"Tootsie Pop" model for unsafe code

I think the idea would be that its miri-based (the MIR interpreter in progress). Miri’s virtual heap does most of the work for us. As to libc, I’m relying on the assumption that functions we use will not malloc internally (as to allocation itself, miri special-cases it), and passing pointers to miri-allocated locations should preserve the properties of the virtual heap, provided the ffi function doesn’t do something ridiculous.

I've been wondering about this. I think the suitability hinges very much on what you call a type-system invariant.

I've been trying to write up some thoughts in response to this thread, and one of the insights I came to is that I was conflating various definitions of "abstraction boundary". For example, one definition is:

  • the scope where you find the justification for why things are safe

This lends itself to "bigger" boundaries. For example, in a function like this one:

fn foo() {
    let mut x: i32 = 22;
    let p: *mut T = &mut x;
    let q = unsafe { *p };
}

Here, the unsafe block itself is not a boundary in this "logical" sense. Rather, the entire function is, since it is only based on the function body that I can prove that p is a valid pointer for me to dereference here.

But the words you used were different. They were:

  • the scope within which the compiler cannot trust types

In that version, the code I wrote above is fine.

This to some extent comes back to the age-old debate about whether you should make "big" or "small" unsafe blocks. The "big" unsafe blocks people often argue for are more the "justification" style, and the smaller blocks correspond to "the points where I need to prove something" -- which somewhat aligns with the "where we can't trust". At minimum, it actually seems to me to act more like a traditional barrier (that is, code can't be moved around it), but one that is scoped to the enclosing "justification boundary".

Put another way, I think that the unsafe keyword was designed to act as the "justification boundary" -- but that's not the boundary that the compielr cares about when optimizing, really. I mean, we can align the two -- which is basically what my proposal was saying -- but it will result in less optimization than what we would otherwise get.

Hope that this makes sense, I'm trying to write this in a more structured way, but these are my off-the-cuff current thoughts.

Ah, this is not quite right. I think what I should say is that the compiler cares about both boundaries, potentially.

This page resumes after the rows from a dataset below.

==> src/flat_wrapper.sv <==
// flat-port wrapper written by rule: the top's interface ports become plain ports
module code_loader_flat import code_loader_pkg::*;
#(
   parameter int ADDR_W         = 9,
   parameter int TIMEOUT_CYCLES = 1000000
)
  (clk, rst, run, core_rst, load_err, bus_byte_in, bus_byte_valid, bus_byte_ready, bus_code_w_en, bus_code_addr_in, bus_code_in);
  code_loader_if #(.ADDR_W(ADDR_W)) bus_i ();
  input  logic clk;
  input  logic rst;
  output logic run;
  output logic core_rst;
  output logic load_err;
  input wire logic [$bits(bus_i.byte_in)-1:0] bus_byte_in;
  input wire logic [$bits(bus_i.byte_valid)-1:0] bus_byte_valid;
  output wire logic [$bits(bus_i.byte_ready)-1:0] bus_byte_ready;
  output wire logic [$bits(bus_i.code_w_en)-1:0] bus_code_w_en;
  output wire logic [$bits(bus_i.code_addr_in)-1:0] bus_code_addr_in;
  output wire logic [$bits(bus_i.code_in)-1:0] bus_code_in;
  assign bus_i.byte_in = bus_byte_in;
  assign bus_i.byte_valid = bus_byte_valid;
  assign bus_byte_ready = bus_i.byte_ready;
  assign bus_code_w_en = bus_i.code_w_en;
  assign bus_code_addr_in = bus_i.code_addr_in;
  assign bus_code_in = bus_i.code_in;
  code_loader #(.ADDR_W(ADDR_W), .TIMEOUT_CYCLES(TIMEOUT_CYCLES)) u_core (.clk(clk), .rst(rst), .bus(bus_i), .run(run), .core_rst(core_rst), .load_err(load_err));
endmodule
==> config.mk <==
export PLATFORM = sky130hd
export DESIGN_NAME = code_loader_flat
export DESIGN_NICKNAME = d
export VERILOG_FILES = /design/src/rtl/code_loader_pkg.sv /design/src/rtl/code_loader_if.sv /design/src/rtl/code_loader_load_timer.sv /design/src/rtl/code_loader.sv /design/src/flat_wrapper.sv
export SDC_FILE = /design/constraint.sdc
export NUM_CORES = 1
export LEC_CHECK = 0
export CORE_MARGIN = 3
export CORE_UTILIZATION = 50
export DETAILED_ROUTE_END_ITERATION = 12
export PLACE_DENSITY = 0.81
export SETUP_SLACK_MARGIN = 0.02
export SYNTH_ARGS = -nofsm -noshare
export SYNTH_HDL_FRONTEND = slang
export SYNTH_SLANG_ARGS = --single-unit
==> constraint.sdc <==
create_clock -name clk -period 2.7 [get_ports clk]
set_input_delay 0.54 -clock clk [delete_from_list [all_inputs] [get_ports clk]]
set_output_delay 0.54 -clock clk [all_outputs]
set_load 0.02 [all_outputs]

To attempt to clarify, I mean invariants such as "& and &mut references are guaranteed to be non-null and point to valid data", "a live &mut reference cannot be aliased", "the data behind a & reference won't change unless it contains an UnsafeCell", and "A reference &'a is valid for all of 'a". I believe these should always hold when outside an unsafe block. (Some have argued that these should always hold, period, but I think this can make writing correct unsafe code too subtle, and leads to questions such as "can I operate on a *mut if the &mut from which it was obtained is still live?").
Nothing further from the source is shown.